Members of the European Parliament are set to vote on a highly critical review of the performance of the International Financial Reporting Standards Foundation (IFRS).
The Parliament’s Economic and Monetary Affairs Committee (ECON) approved a draft of the report at a sitting on 27 April.
The motion will now go forward to a plenary sitting of the Parliament for a final vote.
Speaking after the 27 April vote, Green Party MEP and leading IFRS critic Sven Giegold said: “The message of the MEPs is clear: We are not just letting others decide on new standards. The European Parliament needs to be included when new standards are negotiated.
“Since the EU funds 14% of IASB’s budget and 60% of EFRAG, both organisations have to follow European standards of democratic legitimacy, transparency, accountability and integrity.”
International Accounting Standards Board (IASB) chairman Hans Hoogervorst has in the past warned that the Parliament was “getting out of hand”.
Long-term investors that have argued that IFRS accounts fail to deliver a true and fair view of a business’s financial affairs have welcomed the development.
Own-initiative reports are a well-established working tool and political instrument of the European Parliament.
They can pave the way for new legislative proposals. They can also provide a platform for MEPs to voice opinions on topics of interest, as well as respond to European Commission communications.
The strongly worded resolution argues that the IFRS accounting model is incompatible with European law.
It also argues that the IASB’s new financial instruments accounting standard, IFRS 9, fails to promote financial stability.
Finally, the MEPs have demanded a greater role for the Parliament in the standard-setting process.
Local Authority Pension Fund Forum (LAPFF) chairman Cllr Keiran Quinn told IPE: “The very informative ECON report highlights the significant problems with the IFRS system and the governance of the accounting standard setters.
“We expect to see structural changes following the way standards are set and endorsed.”
The LAPFF has consistently asserted the FRC has been getting the law wrong, not even writing the words of the statute down properly.
The FRC, IASB and EFRAG have not upheld the public interest but succumbed to “vested interest groups”.
In particular, the ECON report attacks the “decision-useful model of accounting” as being inconsistent with the capital adequacy function of accounting as described in ECJ case law and the Accounting Directive.

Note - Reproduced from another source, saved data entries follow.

From an optimization exercise on the open Yosys and OpenROAD flow, aimed at small area, a short achievable clock period and few clock cycles; shortcuts taken in it are not production practice. Only simulation tests tie the RTL to the original design; equivalence was not proved. Power and IR drop assume default switching activity.

$ cat design/flow/design.v
`timescale 1ns / 1ps
module Mips16(clk, reset, imem_addr, imem_data, dmem_addr, dmem_wdata, dmem_we,
              dmem_rdata, dout, wb_en, wb_reg, halted);
input clk, reset;
input [15:0] imem_data, dmem_rdata;
output [8:0] imem_addr, dmem_addr;
output [15:0] dmem_wdata, dout;
output dmem_we, wb_en, halted;
output [2:0] wb_reg;
wire [15:0] inst_if_id, write_data, rd1, rd2, alu_result, sign_ext;
wire [8:0] pc1_if_id;
wire valid_if_id;
wire zero, pc_src, stall, stop;
wire regwrite, alusrc, branch, bne, memwrite, memtoreg, halt, use_rs, use_rt;
wire [2:0] dest, rs, rt;
wire [8:0] branch_target;
reg [2:0] write_reg_mem_wb;
reg regwrite_mem_wb;
reg stop_fetch;
IF i_f(
	.clk(clk),
	.reset(reset),
	.pc_src(pc_src),
	.branch_address(branch_target),
	.stall(stall),
	.stop(stop),
	.flush(pc_src),
	.imem_addr(imem_addr),
	.imem_data(imem_data),
	.inst_if_id(inst_if_id),
	.pc1_if_id(pc1_if_id),
	.valid_if_id(valid_if_id));
ID i_d(
	.clk(clk),
	.reset(reset),
	.sign_ext(sign_ext),
	.rd_data1(rd1),
	.rd_data2(rd2),
	.instin(inst_if_id),
	.valid(valid_if_id),
	.writedata(write_data),
	.regwrite_in(regwrite_mem_wb),
	.write_reg(write_reg_mem_wb),
	.regwrite(regwrite),
	.dest(dest),
	.alusrc(alusrc),
	.branch(branch),
	.bne(bne),
	.memwrite(memwrite),
	.memtoreg(memtoreg),
	.halt(halt),
	.use_rs(use_rs),
	.use_rt(use_rt),
	.rs(rs),
	.rt(rt));
reg [15:0] sign_ext_id_ex, rd1_id_ex, rd2_id_ex;
reg [8:0] pc1_id_ex;
reg [3:0] funtc;
reg [2:0] opc;
reg [2:0] rs_id_ex, rt_id_ex, write_reg_id_ex;
reg alusrc_id_ex, regwrite_id_ex, branch_id_ex, bne_id_ex, memwrite_id_ex,
    memtoreg_id_ex, halt_id_ex, use_rs_id_ex, use_rt_id_ex;
assign stall = memtoreg_id_ex && regwrite_id_ex &&
               ((use_rs && rs == write_reg_id_ex) || (use_rt && rt == write_reg_id_ex));
assign stop = stop_fetch || (halt && !pc_src);
always @(posedge clk) begin
	if (reset || pc_src || stall) begin
		regwrite_id_ex <= 1'b0;
		branch_id_ex <= 1'b0;
		memwrite_id_ex <= 1'b0;
		memtoreg_id_ex <= 1'b0;
		halt_id_ex <= 1'b0;
	end
	else begin
		regwrite_id_ex <= regwrite;
		branch_id_ex <= branch;
		memwrite_id_ex <= memwrite;
		memtoreg_id_ex <= memtoreg;
		halt_id_ex <= halt;
	end
	sign_ext_id_ex <= sign_ext;
	rd1_id_ex <= rd1;
	rd2_id_ex <= rd2;
	pc1_id_ex <= pc1_if_id;
	opc <= inst_if_id[15:13];
	funtc <= inst_if_id[3:0];
	alusrc_id_ex <= alusrc;
	bne_id_ex <= bne;
	use_rs_id_ex <= use_rs;
	use_rt_id_ex <= use_rt;
	rs_id_ex <= rs;
	rt_id_ex <= rt;
	write_reg_id_ex <= dest;
end
always @(posedge clk) begin
	if (reset)
		stop_fetch <= 1'b0;
	else if (stop)
		stop_fetch <= 1'b1;
end
wire [1:0] fwdALU1, fwdALU2;  
reg [2:0] write_reg_ex_mem;
reg regwrite_ex_mem;
reg [15:0] aluresult_ex_mem;
forwarding_unit fwd (.regwrite_ex_mem(regwrite_ex_mem),
							.regwrite_mem_wb(regwrite_mem_wb),
							.rs_id_ex(rs_id_ex),
							.rt_id_ex(rt_id_ex),
							.rd_ex_mem(write_reg_ex_mem),
							.rd_mem_wb(write_reg_mem_wb),
							.fwdALU1(fwdALU1),
							.fwdALU2(fwdALU2));
reg [15:0] data_1, data_2, rd_2;
always @* begin
	data_1 = rd1_id_ex;
	rd_2 = rd2_id_ex;
	if (use_rs_id_ex && fwdALU1 == 1)
		data_1 = aluresult_ex_mem;
	else if (use_rs_id_ex && fwdALU1 == 2)
		data_1 = write_data;
	if (use_rt_id_ex && fwdALU2 == 1)
		rd_2 = aluresult_ex_mem;
	else if (use_rt_id_ex && fwdALU2 == 2)
		rd_2 = write_data;
	data_2 = rd_2;
	if (alusrc_id_ex)
		data_2 = sign_ext_id_ex;
end
ALU alu(
	.data_1(data_1),
	.data_2(data_2),
	.opcode(opc),
	.funct(funtc),
	.alu_result(alu_result),
	.zero(zero)
	);
assign pc_src = branch_id_ex & (zero ^ bne_id_ex);
assign branch_target = pc1_id_ex + sign_ext_id_ex[8:0];
reg [15:0] rd2_ex_mem;
reg memwrite_ex_mem, memtoreg_ex_mem, halt_ex_mem;
always @(posedge clk) begin
	if (reset) begin
		regwrite_ex_mem <= 1'b0;
		memwrite_ex_mem <= 1'b0;
		memtoreg_ex_mem <= 1'b0;
		halt_ex_mem <= 1'b0;
	end
	else begin
		regwrite_ex_mem <= regwrite_id_ex;
		memwrite_ex_mem <= memwrite_id_ex;
		memtoreg_ex_mem <= memtoreg_id_ex;
		halt_ex_mem <= halt_id_ex;
	end
	write_reg_ex_mem <= write_reg_id_ex;
	aluresult_ex_mem <= alu_result;
	rd2_ex_mem <= rd_2;
end
assign dmem_addr = aluresult_ex_mem[8:0];
assign dmem_wdata = rd2_ex_mem;
assign dmem_we = memwrite_ex_mem;
reg [15:0] memdata_mem_wb, aluresult_mem_wb;
reg memtoreg_mem_wb, halted_r;
always @(posedge clk) begin
	if (reset) begin
		regwrite_mem_wb <= 1'b0;
		halted_r <= 1'b0;
	end
	else begin
		regwrite_mem_wb <= regwrite_ex_mem;
		if (halt_ex_mem)
			halted_r <= 1'b1;
	end
	memdata_mem_wb <= dmem_rdata;
	aluresult_mem_wb <= aluresult_ex_mem;
	write_reg_mem_wb <= write_reg_ex_mem;
	memtoreg_mem_wb <= memtoreg_ex_mem;
end
WB w_b(
	.memtoreg(memtoreg_mem_wb),
	.rd_data_mem(memdata_mem_wb),
	.rd_data_alu(aluresult_mem_wb),
	.write_data(write_data));
assign dout = write_data;
assign wb_en = regwrite_mem_wb;
assign wb_reg = write_reg_mem_wb;
assign halted = halted_r;
endmodule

The ECON committee has also confirmed the long-standing LAPFF position that “the conceptual basis of accounting under the IFRS framework does not encompass the purpose of accounts in EU law, for which a true and fair view of the specific figures is the standard”.
The LAPFF has recently sought advice from leading commercial barrister George Bompass QC.
He concluded that IFRS, which do not refer specifically to “what is or is not available for distribution by reference to amounts stated in them”, cannot give a true and fair view of a company’s “assets and liabilities, financial position and profits or losses”.
The UK Financial Reporting Council has dismissed this position and reiterated its firm view the true and fair view requirement applies to the accounts as a whole rather than to individual components.
In a further headache for the pro-IFRS European Commission and the IFRS Foundation, the ECON motion also questions the IASB’s decision to require banks to recognise just 12-months’ worth of expected losses on their loan book in the new IFRS 9 standard.
The motion expressly refers to “the lack of conceptual basis regarding the 12-month loss provisioning approach and the unsatisfactory provisions pertaining to long-term investment”.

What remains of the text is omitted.